Using the records below, quote only the span that opens with the line containing "[kinds of logic" and closes with the line containing "[worst max path at each step]", exactly and inclusively.

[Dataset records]
[Start of section]

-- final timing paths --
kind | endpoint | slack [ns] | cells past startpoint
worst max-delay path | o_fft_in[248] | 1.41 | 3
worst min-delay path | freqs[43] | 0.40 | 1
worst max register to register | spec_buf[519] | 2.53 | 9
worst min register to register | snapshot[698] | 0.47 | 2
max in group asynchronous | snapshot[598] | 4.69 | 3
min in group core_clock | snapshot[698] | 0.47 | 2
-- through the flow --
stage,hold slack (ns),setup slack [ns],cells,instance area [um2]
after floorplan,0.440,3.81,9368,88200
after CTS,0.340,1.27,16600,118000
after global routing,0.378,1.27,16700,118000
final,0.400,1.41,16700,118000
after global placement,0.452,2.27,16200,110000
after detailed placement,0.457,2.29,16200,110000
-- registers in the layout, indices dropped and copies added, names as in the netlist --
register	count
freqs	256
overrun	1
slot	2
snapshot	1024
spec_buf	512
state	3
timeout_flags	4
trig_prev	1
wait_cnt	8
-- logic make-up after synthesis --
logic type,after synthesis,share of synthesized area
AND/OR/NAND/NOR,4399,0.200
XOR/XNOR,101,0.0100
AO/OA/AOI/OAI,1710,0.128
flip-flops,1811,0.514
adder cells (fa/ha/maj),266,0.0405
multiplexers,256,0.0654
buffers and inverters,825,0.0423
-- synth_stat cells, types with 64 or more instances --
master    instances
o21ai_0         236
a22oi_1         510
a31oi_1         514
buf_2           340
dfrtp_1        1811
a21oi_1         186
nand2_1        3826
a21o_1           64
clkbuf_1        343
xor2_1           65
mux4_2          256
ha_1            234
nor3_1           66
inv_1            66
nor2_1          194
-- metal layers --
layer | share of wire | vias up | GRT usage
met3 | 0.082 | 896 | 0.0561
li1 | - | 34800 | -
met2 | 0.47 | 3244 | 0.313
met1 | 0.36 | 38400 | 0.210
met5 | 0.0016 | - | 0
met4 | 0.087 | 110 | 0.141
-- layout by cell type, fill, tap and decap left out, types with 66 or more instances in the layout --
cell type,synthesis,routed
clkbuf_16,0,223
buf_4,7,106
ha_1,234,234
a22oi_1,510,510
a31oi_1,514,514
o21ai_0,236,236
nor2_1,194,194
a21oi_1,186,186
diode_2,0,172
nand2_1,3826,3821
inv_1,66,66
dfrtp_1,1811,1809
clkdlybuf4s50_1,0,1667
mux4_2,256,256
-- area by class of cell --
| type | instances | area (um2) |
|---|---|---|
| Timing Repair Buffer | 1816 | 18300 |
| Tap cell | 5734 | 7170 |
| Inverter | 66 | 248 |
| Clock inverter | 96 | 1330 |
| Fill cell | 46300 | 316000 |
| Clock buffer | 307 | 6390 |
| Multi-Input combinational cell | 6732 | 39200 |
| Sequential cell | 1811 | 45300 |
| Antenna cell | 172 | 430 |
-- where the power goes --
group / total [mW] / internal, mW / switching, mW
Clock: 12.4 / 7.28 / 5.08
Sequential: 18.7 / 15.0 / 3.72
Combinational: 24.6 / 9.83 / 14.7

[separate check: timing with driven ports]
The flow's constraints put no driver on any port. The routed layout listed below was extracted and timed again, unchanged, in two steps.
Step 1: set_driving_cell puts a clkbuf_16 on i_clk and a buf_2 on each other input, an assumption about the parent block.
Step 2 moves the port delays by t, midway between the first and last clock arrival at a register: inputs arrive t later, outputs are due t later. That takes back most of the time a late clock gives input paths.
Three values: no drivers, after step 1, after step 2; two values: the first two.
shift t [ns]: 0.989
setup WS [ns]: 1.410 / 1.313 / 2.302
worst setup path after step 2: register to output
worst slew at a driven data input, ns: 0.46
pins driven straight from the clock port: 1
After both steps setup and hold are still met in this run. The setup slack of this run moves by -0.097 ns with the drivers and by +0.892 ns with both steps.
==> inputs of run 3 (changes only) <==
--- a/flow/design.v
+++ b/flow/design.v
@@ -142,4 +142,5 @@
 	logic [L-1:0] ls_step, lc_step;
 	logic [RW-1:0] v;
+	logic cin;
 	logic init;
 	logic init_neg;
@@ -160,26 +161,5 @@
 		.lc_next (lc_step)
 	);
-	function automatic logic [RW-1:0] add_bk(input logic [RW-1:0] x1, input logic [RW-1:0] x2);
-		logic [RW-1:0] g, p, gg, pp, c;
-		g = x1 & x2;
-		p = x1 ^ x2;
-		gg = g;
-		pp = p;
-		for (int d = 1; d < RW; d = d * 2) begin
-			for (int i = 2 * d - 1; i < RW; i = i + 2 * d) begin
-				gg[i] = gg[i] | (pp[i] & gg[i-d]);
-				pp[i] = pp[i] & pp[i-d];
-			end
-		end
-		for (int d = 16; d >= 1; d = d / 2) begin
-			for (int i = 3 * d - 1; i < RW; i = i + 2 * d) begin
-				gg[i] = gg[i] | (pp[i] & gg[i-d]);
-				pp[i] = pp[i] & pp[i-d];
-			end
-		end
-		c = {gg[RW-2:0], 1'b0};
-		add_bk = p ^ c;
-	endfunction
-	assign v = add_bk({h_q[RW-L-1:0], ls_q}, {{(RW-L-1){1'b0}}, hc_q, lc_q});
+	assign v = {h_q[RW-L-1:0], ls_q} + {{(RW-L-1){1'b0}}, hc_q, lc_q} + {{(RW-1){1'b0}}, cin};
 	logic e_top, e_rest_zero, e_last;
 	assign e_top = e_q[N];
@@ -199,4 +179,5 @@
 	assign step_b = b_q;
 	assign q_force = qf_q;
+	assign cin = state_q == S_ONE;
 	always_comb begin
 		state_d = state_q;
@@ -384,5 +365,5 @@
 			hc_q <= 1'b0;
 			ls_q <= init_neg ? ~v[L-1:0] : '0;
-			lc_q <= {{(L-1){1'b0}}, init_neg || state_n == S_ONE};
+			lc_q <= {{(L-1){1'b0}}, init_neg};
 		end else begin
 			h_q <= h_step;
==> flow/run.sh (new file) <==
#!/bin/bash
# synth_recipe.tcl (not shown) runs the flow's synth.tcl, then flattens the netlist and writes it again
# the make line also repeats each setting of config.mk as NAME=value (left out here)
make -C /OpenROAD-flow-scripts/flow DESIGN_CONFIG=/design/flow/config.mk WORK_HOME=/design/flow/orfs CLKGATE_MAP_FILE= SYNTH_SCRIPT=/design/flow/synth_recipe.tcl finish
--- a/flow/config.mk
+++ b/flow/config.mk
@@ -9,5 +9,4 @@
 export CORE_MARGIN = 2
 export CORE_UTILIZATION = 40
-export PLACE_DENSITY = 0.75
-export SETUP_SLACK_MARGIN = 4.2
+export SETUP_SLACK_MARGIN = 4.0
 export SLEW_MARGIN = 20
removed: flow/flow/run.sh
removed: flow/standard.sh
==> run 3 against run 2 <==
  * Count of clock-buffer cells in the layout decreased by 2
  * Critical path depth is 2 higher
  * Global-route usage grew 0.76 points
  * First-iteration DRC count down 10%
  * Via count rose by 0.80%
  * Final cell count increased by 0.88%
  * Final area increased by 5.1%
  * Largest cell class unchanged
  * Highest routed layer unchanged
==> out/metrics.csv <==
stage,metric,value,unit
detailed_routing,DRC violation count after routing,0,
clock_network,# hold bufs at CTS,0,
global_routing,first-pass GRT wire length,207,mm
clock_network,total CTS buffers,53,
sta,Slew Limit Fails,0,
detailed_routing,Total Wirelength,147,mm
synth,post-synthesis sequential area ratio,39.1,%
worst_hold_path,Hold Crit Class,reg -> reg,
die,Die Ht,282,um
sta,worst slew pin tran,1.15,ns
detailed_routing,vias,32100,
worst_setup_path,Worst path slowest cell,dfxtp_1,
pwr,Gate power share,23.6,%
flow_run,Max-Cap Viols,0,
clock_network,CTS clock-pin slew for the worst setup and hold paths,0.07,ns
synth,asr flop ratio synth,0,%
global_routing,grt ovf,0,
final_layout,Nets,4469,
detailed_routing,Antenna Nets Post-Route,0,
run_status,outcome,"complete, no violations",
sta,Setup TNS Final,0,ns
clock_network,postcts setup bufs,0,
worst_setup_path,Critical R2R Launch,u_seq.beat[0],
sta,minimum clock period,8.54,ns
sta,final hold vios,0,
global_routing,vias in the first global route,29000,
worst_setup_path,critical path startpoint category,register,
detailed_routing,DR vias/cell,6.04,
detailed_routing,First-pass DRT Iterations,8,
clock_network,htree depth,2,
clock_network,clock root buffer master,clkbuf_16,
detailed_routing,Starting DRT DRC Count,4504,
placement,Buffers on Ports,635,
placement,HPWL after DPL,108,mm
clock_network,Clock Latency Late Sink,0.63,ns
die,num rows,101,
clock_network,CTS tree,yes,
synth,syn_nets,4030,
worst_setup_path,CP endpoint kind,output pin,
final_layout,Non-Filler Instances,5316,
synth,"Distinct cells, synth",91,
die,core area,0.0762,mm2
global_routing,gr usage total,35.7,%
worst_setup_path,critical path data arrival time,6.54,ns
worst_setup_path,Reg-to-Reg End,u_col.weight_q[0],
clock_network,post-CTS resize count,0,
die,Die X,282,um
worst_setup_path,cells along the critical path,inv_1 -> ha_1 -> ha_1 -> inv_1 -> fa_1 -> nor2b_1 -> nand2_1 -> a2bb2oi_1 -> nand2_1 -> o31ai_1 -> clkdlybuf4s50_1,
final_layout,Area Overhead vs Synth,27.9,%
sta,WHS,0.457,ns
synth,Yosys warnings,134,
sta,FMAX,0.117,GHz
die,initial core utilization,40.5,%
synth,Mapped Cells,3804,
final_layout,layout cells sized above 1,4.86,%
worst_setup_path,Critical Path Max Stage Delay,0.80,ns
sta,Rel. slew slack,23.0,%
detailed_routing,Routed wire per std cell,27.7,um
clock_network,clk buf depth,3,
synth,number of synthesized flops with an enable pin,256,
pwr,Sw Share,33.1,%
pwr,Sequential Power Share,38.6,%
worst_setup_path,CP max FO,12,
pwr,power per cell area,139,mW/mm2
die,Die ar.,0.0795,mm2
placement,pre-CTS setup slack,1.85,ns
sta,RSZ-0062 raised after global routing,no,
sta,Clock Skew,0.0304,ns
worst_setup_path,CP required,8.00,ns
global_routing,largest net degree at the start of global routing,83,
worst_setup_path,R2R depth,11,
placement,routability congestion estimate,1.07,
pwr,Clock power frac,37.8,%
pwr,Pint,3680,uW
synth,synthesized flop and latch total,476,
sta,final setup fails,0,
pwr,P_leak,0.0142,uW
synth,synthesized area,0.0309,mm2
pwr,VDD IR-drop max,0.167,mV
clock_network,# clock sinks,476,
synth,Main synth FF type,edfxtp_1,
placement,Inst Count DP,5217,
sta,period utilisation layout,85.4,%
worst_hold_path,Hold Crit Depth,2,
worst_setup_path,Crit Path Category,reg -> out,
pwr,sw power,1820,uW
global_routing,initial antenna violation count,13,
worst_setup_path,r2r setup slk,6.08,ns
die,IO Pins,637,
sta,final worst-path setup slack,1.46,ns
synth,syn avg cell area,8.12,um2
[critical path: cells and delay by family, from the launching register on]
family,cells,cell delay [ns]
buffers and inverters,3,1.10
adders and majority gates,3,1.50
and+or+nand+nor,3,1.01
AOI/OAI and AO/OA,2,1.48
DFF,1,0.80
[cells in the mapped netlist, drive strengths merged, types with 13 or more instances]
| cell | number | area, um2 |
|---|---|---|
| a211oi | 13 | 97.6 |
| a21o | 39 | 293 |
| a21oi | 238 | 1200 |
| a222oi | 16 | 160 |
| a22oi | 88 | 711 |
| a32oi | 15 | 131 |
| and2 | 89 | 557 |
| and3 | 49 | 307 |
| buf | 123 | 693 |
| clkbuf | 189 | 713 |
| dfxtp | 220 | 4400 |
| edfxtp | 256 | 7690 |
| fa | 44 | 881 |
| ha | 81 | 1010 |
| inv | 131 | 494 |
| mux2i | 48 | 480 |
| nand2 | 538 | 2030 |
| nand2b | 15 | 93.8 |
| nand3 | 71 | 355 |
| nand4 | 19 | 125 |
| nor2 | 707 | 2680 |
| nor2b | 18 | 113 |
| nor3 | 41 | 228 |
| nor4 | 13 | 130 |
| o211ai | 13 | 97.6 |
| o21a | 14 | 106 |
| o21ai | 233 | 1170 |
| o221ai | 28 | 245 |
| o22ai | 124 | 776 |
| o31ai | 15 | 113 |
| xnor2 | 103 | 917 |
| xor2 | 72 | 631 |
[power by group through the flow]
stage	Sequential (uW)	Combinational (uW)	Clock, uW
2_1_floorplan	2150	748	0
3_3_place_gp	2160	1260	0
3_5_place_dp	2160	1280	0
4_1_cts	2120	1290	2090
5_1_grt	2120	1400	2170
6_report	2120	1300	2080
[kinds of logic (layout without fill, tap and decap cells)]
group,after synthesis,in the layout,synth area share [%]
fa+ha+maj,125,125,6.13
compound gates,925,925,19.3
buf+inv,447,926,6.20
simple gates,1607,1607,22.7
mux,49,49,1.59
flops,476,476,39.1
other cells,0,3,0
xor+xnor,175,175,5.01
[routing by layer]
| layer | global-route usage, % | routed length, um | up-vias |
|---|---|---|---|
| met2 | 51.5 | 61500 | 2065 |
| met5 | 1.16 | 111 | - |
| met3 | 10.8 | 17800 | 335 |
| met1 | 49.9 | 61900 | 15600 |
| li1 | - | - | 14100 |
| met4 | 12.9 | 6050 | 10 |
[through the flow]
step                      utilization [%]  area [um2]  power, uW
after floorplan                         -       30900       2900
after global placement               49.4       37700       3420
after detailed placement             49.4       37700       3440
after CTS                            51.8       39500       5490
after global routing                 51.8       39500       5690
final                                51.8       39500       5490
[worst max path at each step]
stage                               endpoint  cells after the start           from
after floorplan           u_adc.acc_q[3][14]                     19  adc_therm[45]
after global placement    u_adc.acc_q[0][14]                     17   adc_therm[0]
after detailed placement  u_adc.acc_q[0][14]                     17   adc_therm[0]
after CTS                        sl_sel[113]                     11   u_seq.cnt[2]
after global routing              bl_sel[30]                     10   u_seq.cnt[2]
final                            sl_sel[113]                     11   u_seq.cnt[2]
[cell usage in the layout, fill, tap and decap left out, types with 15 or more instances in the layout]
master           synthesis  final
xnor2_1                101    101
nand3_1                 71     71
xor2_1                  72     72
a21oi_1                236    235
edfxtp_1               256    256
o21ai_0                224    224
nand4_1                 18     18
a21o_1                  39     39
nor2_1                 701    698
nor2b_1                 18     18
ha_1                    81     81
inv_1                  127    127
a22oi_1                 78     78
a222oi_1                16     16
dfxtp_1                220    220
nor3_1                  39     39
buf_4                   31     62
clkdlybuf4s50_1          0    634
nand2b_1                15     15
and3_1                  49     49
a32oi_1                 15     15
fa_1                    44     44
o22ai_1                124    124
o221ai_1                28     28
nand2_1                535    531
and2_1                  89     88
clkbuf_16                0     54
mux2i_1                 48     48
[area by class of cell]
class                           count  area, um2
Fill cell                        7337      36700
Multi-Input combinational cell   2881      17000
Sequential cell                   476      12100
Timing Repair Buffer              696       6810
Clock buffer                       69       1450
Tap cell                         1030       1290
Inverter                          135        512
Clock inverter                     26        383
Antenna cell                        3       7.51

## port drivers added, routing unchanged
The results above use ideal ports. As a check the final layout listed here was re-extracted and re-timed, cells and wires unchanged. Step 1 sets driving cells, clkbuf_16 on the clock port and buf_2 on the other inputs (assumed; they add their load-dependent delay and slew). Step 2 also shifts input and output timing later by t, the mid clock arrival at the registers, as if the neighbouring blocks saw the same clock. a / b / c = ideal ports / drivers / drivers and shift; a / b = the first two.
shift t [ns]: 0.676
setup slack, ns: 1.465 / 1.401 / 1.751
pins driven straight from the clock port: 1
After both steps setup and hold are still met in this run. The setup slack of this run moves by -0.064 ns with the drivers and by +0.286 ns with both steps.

[End of section]

Completed exercise:
[kinds of logic (layout without fill, tap and decap cells)]
group,after synthesis,in the layout,synth area share [%]
fa+ha+maj,125,125,6.13
compound gates,925,925,19.3
buf+inv,447,926,6.20
simple gates,1607,1607,22.7
mux,49,49,1.59
flops,476,476,39.1
other cells,0,3,0
xor+xnor,175,175,5.01
[routing by layer]
| layer | global-route usage, % | routed length, um | up-vias |
|---|---|---|---|
| met2 | 51.5 | 61500 | 2065 |
| met5 | 1.16 | 111 | - |
| met3 | 10.8 | 17800 | 335 |
| met1 | 49.9 | 61900 | 15600 |
| li1 | - | - | 14100 |
| met4 | 12.9 | 6050 | 10 |
[through the flow]
step                      utilization [%]  area [um2]  power, uW
after floorplan                         -       30900       2900
after global placement               49.4       37700       3420
after detailed placement             49.4       37700       3440
after CTS                            51.8       39500       5490
after global routing                 51.8       39500       5690
final                                51.8       39500       5490
[worst max path at each step]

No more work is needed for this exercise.